If the 'honest services' theory—broadly stated, that officeholders and employees owe a duty to act only in the best interests of their constituents and employers—is taken seriously and carried to its logical conclusion, presumably the statute also renders criminal a state legislator’s decision to vote for a bill because he expects it will curry favor with a small minority essential to his reelection; a mayor’s attempt to use the prestige of his office to obtain a restaurant table without a reservation; a public employee’s recommendation of his incompetent friend for a public contract; and any self-dealing by a corporate officer. Indeed, it would seemingly cover a salaried employee’s phoning in sick to go to a ball game.

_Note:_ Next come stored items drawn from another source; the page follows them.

$ cat src/bias_ctrl_pkg.sv
package bias_ctrl_pkg;
  // Clock period in nanoseconds.
  localparam int unsigned CLK_PERIOD_NS = 100;
  // Delay before the first output enable propagates after a pin wake.
  localparam int unsigned WAKE_DELAY_US = 220;
  localparam int unsigned WAKE_DELAY_CYCLES = (WAKE_DELAY_US * 1000) / CLK_PERIOD_NS;
  localparam int unsigned WAKE_CNT_W = 12;
  // Number of buck outputs.
  localparam int unsigned NUM_OUT = 2;
  // Strap code meaning second phase is a slave.
  localparam logic [1:0] STRAP_CODE_W = 2'h2;
  localparam logic [1:0] ADDR_LOW = 2'h0;
  localparam logic [1:0] ADDR_OPEN = 2'h1;
  localparam logic [1:0] ADDR_HIGH = 2'h2;
  localparam logic [7:0] STRAP_RESET = 8'h00;
  localparam int unsigned SYNC_STAGES = 3;

  typedef enum logic [3:0] {
    ST_OFF = 4'h1,
    ST_BIAS = 4'h2,
    ST_WAKE = 4'h4,
    ST_RUN = 4'h8
  } seq_state_t;
endpackage

$ cat src/strap_if.sv
`timescale 1ns/1ps
`default_nettype none
interface strap_if;
  logic [7:0] strap_a;
  logic [7:0] strap_b;
  logic b_is_slave;
  logic sample;
  logic clear;
  modport sampler (input sample, input clear, output strap_a, output strap_b, output b_is_slave);
  modport user (output sample, output clear, input strap_a, input strap_b, input b_is_slave);
endinterface
`default_nettype wire

$ cat src/pin_sync.sv
`timescale 1ns/1ps
`default_nettype none
module pin_sync #(
  parameter int unsigned WIDTH = 1
) (
  input wire logic clk_in,
  input wire logic rst_n_in,
  input wire logic [WIDTH-1:0] async_in,
  output logic [WIDTH-1:0] level_out
);
  import bias_ctrl_pkg::*;

  logic [WIDTH-1:0] s1_reg, s2_reg, s3_reg, lvl_reg;
  logic [WIDTH-1:0] lvl_next;

  // A change is taken only when the second and third stages agree.
  always_comb begin
    lvl_next = lvl_reg;
    for (int i = 0; i < WIDTH; i++) begin
      if (s2_reg[i] == s3_reg[i]) begin
        lvl_next[i] = s3_reg[i];
      end
    end
  end

  always_ff @(posedge clk_in) begin
    if (!rst_n_in) begin
      s1_reg <= '0;
      s2_reg <= '0;
      s3_reg <= '0;
      lvl_reg <= '0;
    end else begin
      s1_reg <= async_in;
      s2_reg <= s1_reg;
      s3_reg <= s2_reg;
      lvl_reg <= lvl_next;
    end
  end

  assign level_out = lvl_reg;
endmodule
`default_nettype wire

$ cat src/strap_latch.sv
`timescale 1ns/1ps
`default_nettype none
module strap_latch (
  input wire logic clk_in,
  input wire logic rst_n_in,
  input wire logic [7:0] code_a_in,
  input wire logic [7:0] code_b_in,
  strap_if.sampler st
);
  import bias_ctrl_pkg::*;

  logic [7:0] a_reg, a_next, b_reg, b_next;
  logic slave_reg, slave_next;

  always_comb begin
    a_next = a_reg;
    b_next = b_reg;
    slave_next = slave_reg;
    if (st.clear) begin
      a_next = STRAP_RESET;
      b_next = STRAP_RESET;
      slave_next = 1'b0;
    end else if (st.sample) begin
      a_next = code_a_in;
      b_next = code_b_in;
      slave_next = (code_b_in[1:0] == STRAP_CODE_W);
    end
  end

  always_ff @(posedge clk_in) begin
    if (!rst_n_in) begin
      a_reg <= STRAP_RESET;
      b_reg <= STRAP_RESET;
      slave_reg <= 1'b0;
    end else begin
      a_reg <= a_next;
      b_reg <= b_next;
      slave_reg <= slave_next;
    end
  end

  assign st.strap_a = a_reg;
  assign st.strap_b = b_reg;
  assign st.b_is_slave = slave_reg;
endmodule
`default_nettype wire

$ cat src/bias_supply_enable_control.sv
// Notes on behaviour
// Bias from system input when disabled or low.
// Bias from alternate only if allowed and high.
// Any enable pin powers bias and regulators.
// Straps sampled once logic supply stable.
// Serial bus needs system and logic supplies.
// Interface-only wake allows config before outputs.
// Wake starts on system input, then switches.
// Switch status bit and switch event flag.
// High enable pin turns its output on.
// Pin wake delays output enable about 220us.
// Output enable is pin OR software bit.
// Serial interface active while logic regulator on.
// Host drives enable pins to clean levels.
// Second power-good held low in dual phase.
// Low second strap makes phase two slave.
// Low forced-PWM pin or clock forces PWM. The code forces PWM from the low pin only; it has no clock input.
// Bus address from three-level strap.
// Interrupt pin is open-drain, pull-low only.
// Straps give defaults; bus writes override.
// Shutdown resets state; strap defaults held. The code clears the strap latch and both settings on shutdown.
// Pins and comparators synchronised before use. The code uses power_ok_raw_in without synchronising it.
`timescale 1ns/1ps
`default_nettype none
module bias_supply_enable_control (
  input wire logic clk_in,
  input wire logic rst_n_in,
  input wire logic interface_enable_pin_in,
  input wire logic [bias_ctrl_pkg::NUM_OUT-1:0] output_enable_pin_in,
  input wire logic [bias_ctrl_pkg::NUM_OUT-1:0] output_sw_enable_in,
  input wire logic alt_source_disable_in,
  input wire logic alt_above_threshold_in,
  input wire logic system_input_valid_in,
  input wire logic logic_supply_valid_in,
  input wire logic [7:0] strap_select_a_in,
  input wire logic [7:0] strap_select_b_in,
  input wire logic addr_strap_high_in,
  input wire logic addr_strap_low_in,
  input wire logic force_pwm_a_n_in,
  input wire logic force_pwm_b_n_in,
  input wire logic [bias_ctrl_pkg::NUM_OUT-1:0] power_ok_raw_in,
  input wire logic irq_pending_in,
  input wire logic alt_switch_irq_clear_in,
  input wire logic cfg_write_in,
  input wire logic [7:0] cfg_a_in,
  input wire logic [7:0] cfg_b_in,
  output logic bias_enable_out,
  output logic bias_from_alt_out,
  output logic serial_active_out,
  output logic [bias_ctrl_pkg::NUM_OUT-1:0] buck_enable_out,
  output logic [bias_ctrl_pkg::NUM_OUT-1:0] force_pwm_out,
  output logic alt_switched_status_out,
  output logic alt_switch_irq_out,
  output logic [1:0] bus_address_out,
  output logic [7:0] setting_a_out,
  output logic [7:0] setting_b_out,
  output logic dual_phase_out,
  output logic power_good_a_oe_out,
  output logic power_good_a_o_out,
  output logic power_good_b_oe_out,
  output logic power_good_b_o_out,
  output logic interrupt_out_n_oe_out,
  output logic interrupt_out_n_o_out,
  output logic [3:0] seq_state_out
);
  import bias_ctrl_pkg::*;

  // One bit per filtered pin or comparator: one, two, then eight single bits.
  localparam int SYNC_W = 11;

  logic [SYNC_W-1:0] raw_vec, sync_vec;
  logic if_en_s, alt_dis_s, alt_hi_s, sys_ok_s, vdd_ok_s;
  logic fpwm_a_s, fpwm_b_s, addr_hi_s, addr_lo_s;
  logic [NUM_OUT-1:0] en_pin_s;
  logic any_en;

  assign raw_vec = {interface_enable_pin_in, output_enable_pin_in, alt_source_disable_in,
                    alt_above_threshold_in, system_input_valid_in, logic_supply_valid_in,
                    force_pwm_a_n_in, force_pwm_b_n_in, addr_strap_high_in,
                    addr_strap_low_in};

  // Analog comparators and pins enter through the three-stage filter, except power_ok_raw_in, which drives the power-good pins directly.
  pin_sync #(.WIDTH(SYNC_W)) u_sync (
    .clk_in(clk_in),
    .rst_n_in(rst_n_in),
    .async_in(raw_vec),
    .level_out(sync_vec)
  );

  assign {if_en_s, en_pin_s, alt_dis_s, alt_hi_s, sys_ok_s, vdd_ok_s,
          fpwm_a_s, fpwm_b_s, addr_hi_s, addr_lo_s} = sync_vec;

  assign any_en = if_en_s | (|en_pin_s);

  strap_if st();
  strap_latch u_strap (
    .clk_in(clk_in),
    .rst_n_in(rst_n_in),
    .code_a_in(strap_select_a_in),
    .code_b_in(strap_select_b_in),
    .st(st)
  );

  seq_state_t state_reg, state_next;
  logic [WAKE_CNT_W-1:0] cnt_reg, cnt_next;
  logic pin_wake_reg, pin_wake_next;
  logic alt_reg, alt_next;
  logic irq_reg, irq_next;
  logic [7:0] set_a_reg, set_a_next, set_b_reg, set_b_next;
  logic [1:0] addr_reg, addr_next;
  logic [NUM_OUT-1:0] buck_reg, buck_next;
  logic want_alt;

  function automatic logic [1:0] decode_addr(input logic hi, input logic lo);
    if (hi && !lo) begin
      return ADDR_HIGH;
    end else if (lo && !hi) begin
      return ADDR_LOW;
    end
    return ADDR_OPEN;
  endfunction

  assign want_alt = !alt_dis_s && alt_hi_s;

  always_comb begin
    state_next = state_reg;
    cnt_next = cnt_reg;
    pin_wake_next = pin_wake_reg;
    alt_next = alt_reg;
    irq_next = irq_reg;
    set_a_next = set_a_reg;
    set_b_next = set_b_reg;
    addr_next = addr_reg;
    buck_next = '0;
    st.sample = 1'b0;
    st.clear = 1'b0;
    case (state_reg)
      ST_OFF: begin
        alt_next = 1'b0;
        if (any_en) begin
          // Remember whether an output pin caused the wake.
          pin_wake_next = |en_pin_s;
          state_next = ST_BIAS;
        end
      end
      ST_BIAS: begin
        if (vdd_ok_s) begin
          st.sample = 1'b1;
          addr_next = decode_addr(addr_hi_s, addr_lo_s);
          cnt_next = '0;
          state_next = ST_WAKE;
        end
      end
      ST_WAKE: begin
        // Strap values land in the latch one cycle after sampling.
        set_a_next = st.strap_a;
        set_b_next = st.strap_b;
        cnt_next = cnt_reg + 1'b1;
        if (!pin_wake_reg || cnt_reg >= WAKE_CNT_W'(WAKE_DELAY_CYCLES - 1)) begin
          state_next = ST_RUN;
        end
      end
      ST_RUN: begin
        buck_next = en_pin_s | output_sw_enable_in;
        if (st.b_is_slave) begin
          buck_next[1] = 1'b0;
        end
        if (cfg_write_in && serial_active_out) begin
          set_a_next = cfg_a_in;
          set_b_next = cfg_b_in;
        end
        // Switch-over only after startup on the system input.
        alt_next = want_alt;
      end
      default: begin
        state_next = ST_OFF;
      end
    endcase
    if (alt_next != alt_reg) begin
      irq_next = 1'b1;
    end else if (alt_switch_irq_clear_in) begin
      irq_next = 1'b0;
    end
    if (!any_en && state_reg != ST_OFF) begin
      // Shutdown drops every held default and the buck, source and switch-event outputs.
      state_next = ST_OFF;
      st.clear = 1'b1;
      set_a_next = STRAP_RESET;
      set_b_next = STRAP_RESET;
      addr_next = ADDR_OPEN;
      buck_next = '0;
      alt_next = 1'b0;
      irq_next = 1'b0;
      pin_wake_next = 1'b0;
      cnt_next = '0;
    end
  end

  always_ff @(posedge clk_in) begin
    if (!rst_n_in) begin
      state_reg <= ST_OFF;
      cnt_reg <= '0;
      pin_wake_reg <= 1'b0;
      alt_reg <= 1'b0;
      irq_reg <= 1'b0;
      set_a_reg <= STRAP_RESET;
      set_b_reg <= STRAP_RESET;
      addr_reg <= ADDR_OPEN;
      buck_reg <= '0;
    end else begin
      state_reg <= state_next;
      cnt_reg <= cnt_next;
      pin_wake_reg <= pin_wake_next;
      alt_reg <= alt_next;
      irq_reg <= irq_next;
      set_a_reg <= set_a_next;
      set_b_reg <= set_b_next;
      addr_reg <= addr_next;
      buck_reg <= buck_next;
    end
  end

  assign bias_enable_out = (state_reg != ST_OFF);
  assign bias_from_alt_out = alt_reg;
  // Serial access follows the logic regulator and both supply monitors.
  assign serial_active_out = bias_enable_out && sys_ok_s && vdd_ok_s;
  assign buck_enable_out = buck_reg;
  assign force_pwm_out = {~fpwm_b_s, ~fpwm_a_s};
  assign alt_switched_status_out = alt_reg;
  assign alt_switch_irq_out = irq_reg;
  assign bus_address_out = addr_reg;
  assign setting_a_out = set_a_reg;
  assign setting_b_out = set_b_reg;
  assign dual_phase_out = st.b_is_slave;
  assign power_good_a_o_out = 1'b0;
  assign power_good_a_oe_out = !power_ok_raw_in[0];
  assign power_good_b_o_out = 1'b0;
  assign power_good_b_oe_out = !power_ok_raw_in[1] || st.b_is_slave;
  assign interrupt_out_n_o_out = 1'b0;
  assign interrupt_out_n_oe_out = irq_pending_in || irq_reg;
  assign seq_state_out = state_reg;
endmodule
`default_nettype wire

$ cat config.mk
export PLATFORM = sky130hd
export DESIGN_NAME = bias_supply_enable_control
export DESIGN_NICKNAME = d
export VERILOG_FILES = /design/src/bias_ctrl_pkg.sv /design/src/strap_if.sv /design/src/pin_sync.sv /design/src/strap_latch.sv /design/src/bias_supply_enable_control.sv
export SDC_FILE = /design/constraint.sdc
export NUM_CORES = 1
export LEC_CHECK = 0
export ABC_AREA = 1
export BUFFER_PORTS_ARGS = -buffer_cell sky130_fd_sc_hd__buf_2
export CELL_PAD_IN_SITES_DETAIL_PLACEMENT = 1
export CELL_PAD_IN_SITES_GLOBAL_PLACEMENT = 1
export CORE_MARGIN = 3
export CORE_UTILIZATION = 30
export CTS_CLUSTER_DIAMETER = 50
export DETAILED_ROUTE_END_ITERATION = 6
export GPL_TIMING_DRIVEN = 0
export PLACE_DENSITY_LB_ADDON = 0.1
export SLEW_MARGIN = 0
export SYNTH_ARGS = -nofsm -noshare
export SYNTH_HDL_FRONTEND = slang
export SYNTH_SLANG_ARGS = --single-unit
$ cat constraint.sdc
create_clock -name clk_in -period 1.8 [get_ports clk_in]
set_input_delay 0.27 -clock clk_in [delete_from_list [all_inputs] [get_ports clk_in]]
set_output_delay 0.27 -clock clk_in [all_outputs]
set_load 0.01 [all_outputs]
==> results_dict.tcl, run 1 <==
set metrics [dict create \
    status "complete, no violations" \
    synth_area_per_cell_um2 7.40 \
    grt_max_degree 16 \
    regArea_um2 2000 \
    clock_path_buffers 2 \
    critPathKind "reg2out" \
    final_common_cell "nand2_1" \
    placedCellCount 796 \
    rsz0062_at_grt "false" \
    p_comb_frac 0.160 \
    grt_usage 0.153 \
    overflow 0 \
    setup-tns-final_ns 0 \
    nFillCells 1640 \
    clkPwrFrac 0.370 \
    clock_latency_ns 0.35 \
    seqPwrFrac 0.470 \
    port-buffer-count 85 \
    skew_ns 0.00308 \
    cts-root-buf "clkbuf_16" \
    dr.pass1.iters 4 \
    synth.distinct_cells 29 \
    holdBufCountCts 0 \
    cts_tree "built" \
    final_nets 688 \
    path_max_fanout 5 \
    clock-sinks 100 \
    required_ns 1.53 \
    antennaDiodeCount 0 \
    ys_top_cells_by_area "dfxtp_1, nand2_1, inv_1" \
    boundaryPins 90 \
    grt_pass1_wl_um 17500 \
    yosysSeqAreaShare 0.504 \
    wl_per_cell_um 13.4 \
    p_leak_nw 2.36 \
    syn_to_final_growth_pct 23.3 \
    drv_slew 0 \
    ys_warn_count 0 \
    setup_violations 0 \
    die_h_um 121 \
    final_cell_mix "nand2_1, dfxtp_1, buf_2, inv_1, nor2_1" \
    core-area_um2 12800 \
    min_period_ns 1.63 \
    cp-end-kind "output port" \
    hold_class "in2reg" \
    drc 0 \
    swShare 0.285 \
    wl_um 10800 \
    grt_pass1_vias 3578 \
    finalPower_mw 4.90 \
    fp.dieW_um 121 \
    clock.fmax_ghz 0.614 \
    timing.final.crit_share 0.905 \
    finalHoldViolCount 0 \
    switchingPower_mw 1.40 \
    synth_area_leader_cell "dfxtp_1" \
    gp_congestion 0.772 \
    synth_top_area_frac 0.504 \
    intPower_mw 3.50 \
    avgViaCountPerCell 4.49 \
    powerDensity_nw_per_um2 1000 \
    netlist_area_um2 3970 \
    vias 3643 \
    worst_pin_slew_ns 0.523 \
    start_util 0.311 \
    multi_input_area_um2 1530 \
    clkSlewWorstSetupHoldPaths_ns 0.07 \
    antenna_found_initial 0 \
    relSlewSlack 0.652 \
    largest_reg_flops 12 \
    ir_drop_mv 0.558 \
    h-tree-depth 3 \
    postSynthCellCount 537 \
    drv_cap 0 \
    synth_seq_cells 100 \
    detail-route-antenna-nets 0 \
    layout-drive-gt1-share 0.207 \
    drt_iter0_markers 102 \
    cp-start-kind "flip-flop" \
    row_count 41 \
    hpwlAfterDp_um 8140 \
    final_cells 811 \
    crit_arrival_ns 1.36 \
    dieArea_um2 14700 \
    cts_buffers 9 \
]
==> logic make-up (layout without fill, tap and decap cells) <==
| logic type | count (synthesis) | count (layout) | synth area share |
|---|---|---|---|
| other | 1 | 3 | 0.000944 |
| DFF | 100 | 100 | 0.504 |
| adders and majority gates | 2 | 2 | 0.00630 |
| and+or+nand+nor | 217 | 217 | 0.227 |
| buffers and inverters | 105 | 205 | 0.114 |
| AOI/OAI and AO/OA | 112 | 112 | 0.147 |
==> stage by stage <==
step           instance area [um^2]  setup slack (ns)  hold WS, ns   util
6_report                       4900             0.171        0.100  0.383
3_3_place_gp                   4620             0.165        0.395  0.362
4_1_cts                        4890            0.0956       0.0899  0.383
3_5_place_dp                   4620             0.124        0.402  0.362
5_1_grt                        4900           0.00228        0.103  0.383
2_1_floorplan                  3980             0.440        0.368      -
==> routing by layer <==
layer  GRT usage  part of all wire  vias up
li1            -                 -     1863
met1       0.173              0.43     1711
met2       0.275              0.51       54
met3      0.0317             0.040       15
met4      0.0673             0.021        0
met5           0                 0        -
==> cells in the mapped netlist <==
cell,instances
buf_2,4
nand2_4,1
dfxtp_1,100
o21ai_0,42
or2_2,1
or2_1,1
nand3_2,2
nor2_1,70
inv_1,72
o21ai_1,20
nor2_2,4
a21boi_0,2
o22ai_1,1
nand4_1,7
nand2_2,1
ha_1,2
nand2_1,108
nor2_4,1
clkbuf_1,11
buf_4,10
buf_6,2
inv_2,6
a21oi_4,1
a31oi_1,1
conb_1,1
a21oi_1,44
nor3_1,4
a21boi_2,1
nand3_1,17
==> cell type report <==
cell class,count,share of cell area
Tap cell,172,0.0440
Timing Repair Buffer,85,0.0869
Buffer,26,0.0317
Sequential cell,100,0.409
Clock buffer,13,0.0511
Clock inverter,3,0.00460
Inverter,78,0.0598
Multi-Input combinational cell,334,0.313
==> critical path, cell delays in order (launching register included) <==
cell	delay [ns]
dfxtp_1	0.42
nand2_1	0.08
nor2_1	0.24
nor2_2	0.11
buf_2	0.16
==> worst paths after layout <==
path	cells after the start	from	slack, ns	end
worst max register to register	8	seq_state_out[0]	0.21	cnt_reg[8]
worst max-delay path	4	seq_state_out[0]	0.17	serial_active_out
worst min-delay path	3	interface_enable_pin_in	0.10	u_sync.s1_reg[10]
worst min register to register	2	u_sync.s1_reg[6]	0.41	u_sync.s2_reg[6]
==> power by group through the flow <==
stage | clock, mW | combinational [mW] | sequential [mW]
finish | 1.81 | 0.782 | 2.30
global route | 1.97 | 0.891 | 2.31
CTS | 1.88 | 0.799 | 2.30
detailed placement | 0 | 0.796 | 2.36
global placement | 0 | 0.780 | 2.35
floorplan | 0 | 0.491 | 2.36
==> timing repair <==
action	CTS	global route
setup buffers	0	0
setup endpoints to repair	0	21
resized for setup	0	1
Note: power is estimated with default switching activity, not from simulation.
==> run 2: changes to the inputs <==
ABC_AREA = unset   (was 1)
GPL_TIMING_DRIVEN = unset   (was 0)
SYNTH_HIERARCHICAL = 1   (was unset)
==> results_dict.tcl, run 2 <==
set metrics [dict create \
    h-tree-depth 3 \
    clkSlewWorstSetupHoldPaths_ns 0.07 \
    synth.most_common_cell "dfxtp_1" \
    clock.fmax_ghz 0.561 \
    critPathKind "reg2out" \
    drt_iter0_markers 195 \
    fp.dieW_um 120 \
    grt_pass1_wl_um 16800 \
    dieArea_um2 14500 \
    cts-root-buf "clkbuf_16" \
    die_h_um 120 \
    wl_met3_um 472 \
    hpwlAfterDp_um 7270 \
    worst-path-buf-inv 2 \
    final_util 0.399 \
    regToRegSetupSlack_ns 0.02 \
    cp-start-kind "flip-flop" \
    holdBufCountCts 0 \
    hold_class "in2reg" \
    grt_max_degree 47 \
    grt_pass1_vias 3446 \
    yosys_most_used_dff "dfxtp_1" \
    syn_to_final_growth_pct 29.2 \
    timing.final.crit_share 0.991 \
    final_cell_mix "dfxtp_1, buf_2, nand2_1, nor2_1, and2_1" \
    max_stage_delay_ns 0.34 \
    multi_input_area_um2 1800 \
    status "complete, no violations" \
    start_util 0.309 \
    ys_warn_count 6 \
    crit_slowest_cell "dfxtp_2" \
    powerDensity_nw_per_um2 844 \
    clock_latency_ns 0.35 \
    boundaryPins 90 \
    crit_family "simple AND/OR/NAND/NOR gates" \
    final_cells 705 \
    drv_slew 0 \
    dr.pass1.iters 4 \
    top_layer "met4" \
    gp_congestion 0.760 \
    finalHoldViolCount 0 \
    skew_ns 0.00560 \
    core-area_um2 12700 \
    ys_top_cells_by_area "dfxtp_1, nand2_1, and2_1" \
    wl_per_cell_um 14.8 \
    clock-sinks 100 \
    netlist_area_um2 3930 \
    async_flop_share 0 \
    placedCellCount 684 \
    synth_top_area_frac 0.509 \
    antenna_found_initial 0 \
    cp-end-kind "output port" \
    finalPower_mw 4.29 \
    postSynthCellCount 423 \
    nFillCells 1503 \
    port-buffer-count 86 \
    vias 3308 \
    post-place-ws_ns 0.0180 \
    overflow 0 \
    wl_met2_um 5360 \
    required_ns 1.53 \
    crit_arrival_ns 1.51 \
    setup-tns-final_ns 0 \
    min_period_ns 1.78 \
    synth_area_leader_cell "dfxtp_1" \
    clock_path_buffers 2 \
    yosysSeqAreaShare 0.509 \
    avgViaCountPerCell 4.69 \
    synth_area_per_cell_um2 9.29 \
    p_leak_nw 1.97 \
    rsz0062_at_grt "true" \
    ir_drop_mv 0.623 \
    path_max_fanout 3 \
    drc 0 \
    final_nets 582 \
    drv_cap 0 \
    path_cells "and2b_1, nor3b_4, inv_2, and3_4, buf_2" \
    synthTopCellsByCount "dfxtp_1, nand2_1, nor2_1, and2_1, a311oi_1" \
    cts_tree "built" \
    synth_seq_cells 100 \
    synth.distinct_cells 58 \
    antennaDiodeCount 0 \
    regArea_um2 2010 \
    grt_usage 0.147 \
    row_count 41 \
    final_common_cell "dfxtp_1" \
    layout-drive-gt1-share 0.310 \
    detail-route-antenna-nets 0 \
    synth_edf_count 0 \
    largest_reg_flops 12 \
    fin_ws_ns 0.0161 \
    wl_um 10400 \
    drt-met1-wl_um 4480 \
    setup_violations 0 \
    cts_buffers 9 \
]
==> run 2: area by class of cell <==
type                       count  area share
clock inverter                 5     0.00862
sequential                   100       0.396
clock buffer                  11      0.0478
tap                          172      0.0424
timing repair buffer         119       0.143
multi-input combinational    288       0.355
inverter                      10     0.00739
==> run 2: power by group <==
group / switching, mW / internal (mW)
registers: 0.0119 / 2.24
clock network: 0.862 / 0.995
logic: 0.0901 / 0.0883
==> run 2: timing repair <==
item,in CTS,in global routing
pin swaps,0,2
endpoints found under the setup margin,3,23
hold endpoints to repair,0,0
buffers inserted,1,2
resized for setup,1,12
gates cloned,0,2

Scalia was the only one to dissent, and the rest of the Court did not comment on why certiorari was not granted.

Last month the Illinois State Senate removed [JURIST report] then-governor Rod Blagojevich [JURIST news archive] from office for allegedly trying to sell the US Senate seat vacated by President Barack Obama. Blagojevich and his chief of staff John Harris were arrested [JURIST report] in December on the same charges. Last year, former Illinois Governor George Ryan [JURIST news archive] began serving a six-and-a-half-year sentence [JURIST report] after being convicted of corruption and fraud in connection with a bribes-for-licenses scandal.